Dance: Hey, Fela!

| 11 Nov 2014 | 02:06

    FELA! Through Sept. 21. 37 Arts, 450 W. 37 St. (at 10th Ave.), 212-560-8912; $51.25 to Aug. 31; then $76.25.

    One of the more memorable recent Tony Award moments was Bill T. Jones joyfully dancing his way up to the stage to accept his 2007 award for choreographing Spring Awakening. A determinedly individual and often leading controversial figure in the contemporary dance world for nearly 30 years, Jones has crossed over into theater on several occasions—notably his work on Will Powers’ The Seven at New York Theater Workshop. But with FELA!, the expansive and exuberant new show about the influential Nigerian musician Fela Anikulapo Kuti currently in previews at 37 Arts, he has moved into the theatrical realm in a big way. Jones is not only director and chorographer, but he’s also co-author of the book.

    Featuring the vibrantly multi-talented Sahr Ngaujah as Kuti, the show brings the audience into the Shrine, Kuti’s Lagos nightclub where he presented lavish performances of his extended compositions featuring dozens of musicians and dancers. “His Shrine was a place where you could expect equal parts rock concert, political harangue and Yoruba divination ceremonies,” Jones explained during the first week of previews.

    “Fela is an object lesson in the way in which the spiritual and the political actually meet. He examined the notion of what it means to be an authentic African man who is suffering the depravity of a post-colonial meltdown. There was such hopefulness and euphoria after Nigeria won its freedom from the British. But what followed was a series of bloody coups and dictators taking over, and an entrenched elite that is extremely corrupt.”

    Jones recalled improvising to Kuti’s music in the late 1970s, during his early career before coming to New York with his partner Arnie Zane. But after a colleague brought him together with Steve Hendel, who envisioned a musical built around Kuti’s luscious, infectious Afrobeat sound, Jones discovered there was a great deal more to the music.

    “I had to learn how to listen to it as something other than dance music. It was only when I could sit down and read the texts [pidgin English or the Yoruba] and had them translated, that I understood what made him so volatile in that environment. I also came to appreciate his compositional skills, such as the innovation with the horns. Often, the horns are behaving as traditional African percussion might behave. Another innovation was to bring in the chorus of women singing in counterpoint to him.”

    FELA! features a vibrant ensemble of eight such women—in reality, Kuti married 27 women and lived with them in a radical commune/recording studio he called the Kalakuta Republic—who are nearly always involved in the drama, singing, dancing and framing the action. Kuti himself, as embodied by Ngaujah, is a larger-than-life, intensely charismatic figure in brightly colored tight suits, who sings, dances, proselytizes, preaches and plays saxophone. Jones first spotted Ngaujah during auditions for The Seven several years ago, and when the Kuti project was already in its early stages of development, Jones realized the actor would be ideal for the role.

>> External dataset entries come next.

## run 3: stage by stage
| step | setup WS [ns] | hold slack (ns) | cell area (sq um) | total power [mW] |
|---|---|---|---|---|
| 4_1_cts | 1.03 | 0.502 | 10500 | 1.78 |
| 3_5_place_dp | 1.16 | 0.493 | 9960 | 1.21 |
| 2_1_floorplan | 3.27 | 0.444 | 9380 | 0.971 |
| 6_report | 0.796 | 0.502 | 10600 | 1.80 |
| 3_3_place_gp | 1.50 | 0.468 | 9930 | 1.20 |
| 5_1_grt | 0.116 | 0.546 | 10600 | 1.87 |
## config.mk

```make
export PLATFORM = sky130hd
export DESIGN_NAME = signed_int_to_decimal_ascii
export DESIGN_NICKNAME = d
export VERILOG_FILES = /design/src/hdl/sida_pkg.sv /design/src/hdl/signed_int_to_decimal_ascii.sv
export SDC_FILE = /design/constraint.sdc
export NUM_CORES = 1
export LEC_CHECK = 0
export BUFFER_PORTS_ARGS = -buffer_cell sky130_fd_sc_hd__buf_2
export CORE_ASPECT_RATIO = 1.75
export CORE_UTILIZATION = 39
export CTS_BUF_LIST = sky130_fd_sc_hd__clkbuf_2 sky130_fd_sc_hd__clkbuf_4 sky130_fd_sc_hd__clkbuf_8
export CTS_CLUSTER_DIAMETER = 60
export DETAILED_ROUTE_END_ITERATION = 8
export GPL_TIMING_DRIVEN = 1
export PLACE_DENSITY = 0.62
export RECOVER_POWER = 50
export SETUP_SLACK_MARGIN = 0.1
export SYNTH_ARGS = -nofsm -noshare
export SYNTH_HDL_FRONTEND = slang
export SYNTH_SLANG_ARGS = --single-unit
```

## constraint.sdc

```tcl
create_clock -name clk_i -period 7.2 [get_ports clk_i]
set_input_delay 0.36 -clock clk_i [delete_from_list [all_inputs] [get_ports clk_i]]
set_output_delay 0.36 -clock clk_i [all_outputs]
set_load 0.05 [all_outputs]
```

    Kuti studied music and formed his first band in London before returning home, where his music took on an increasingly political tone. He incurred the enduring hostility of the country’s military regime, which arrested him repeatedly and staged several brutal raids on his commune. Spending some time in the United States in the politically volatile year of 1969, he came into contact with the Black Power movement and influential thinkers and writers who helped spur his political development.

    “For a man who had a lot of progressive ideas, who was fighting against an authoritarian regime, he was a study in contradictions,” Jones noted. By our politically correct standards, he was not a misogynist, but a male chauvinist.” In shaping FELA! and bringing this fascinating figure to life on stage, “I was trying to take him off the posters, since he had become like Che Guevara, a two-dimensional figure of a revolutionary. But he was also very much a human being, and that’s what I’ve been on a journey of discovering.” In the second act, the show also alludes to how Kuti delved further into the Yoruba religion.

    Jones’ production throbs with the pulsating rhythms of Kuti’s music and weaves the performers through the audience at times. Working with longtime collaborators such as co-author Jim Lewis, Marina Draghici (sets and costumes) and lighting designer Robert Wierzel, he has created a world that explodes with color, motion and texture. Peter Nigrini’s projections help evoke the time and place and propel the drama of Kuti’s eventful, multi-faceted life.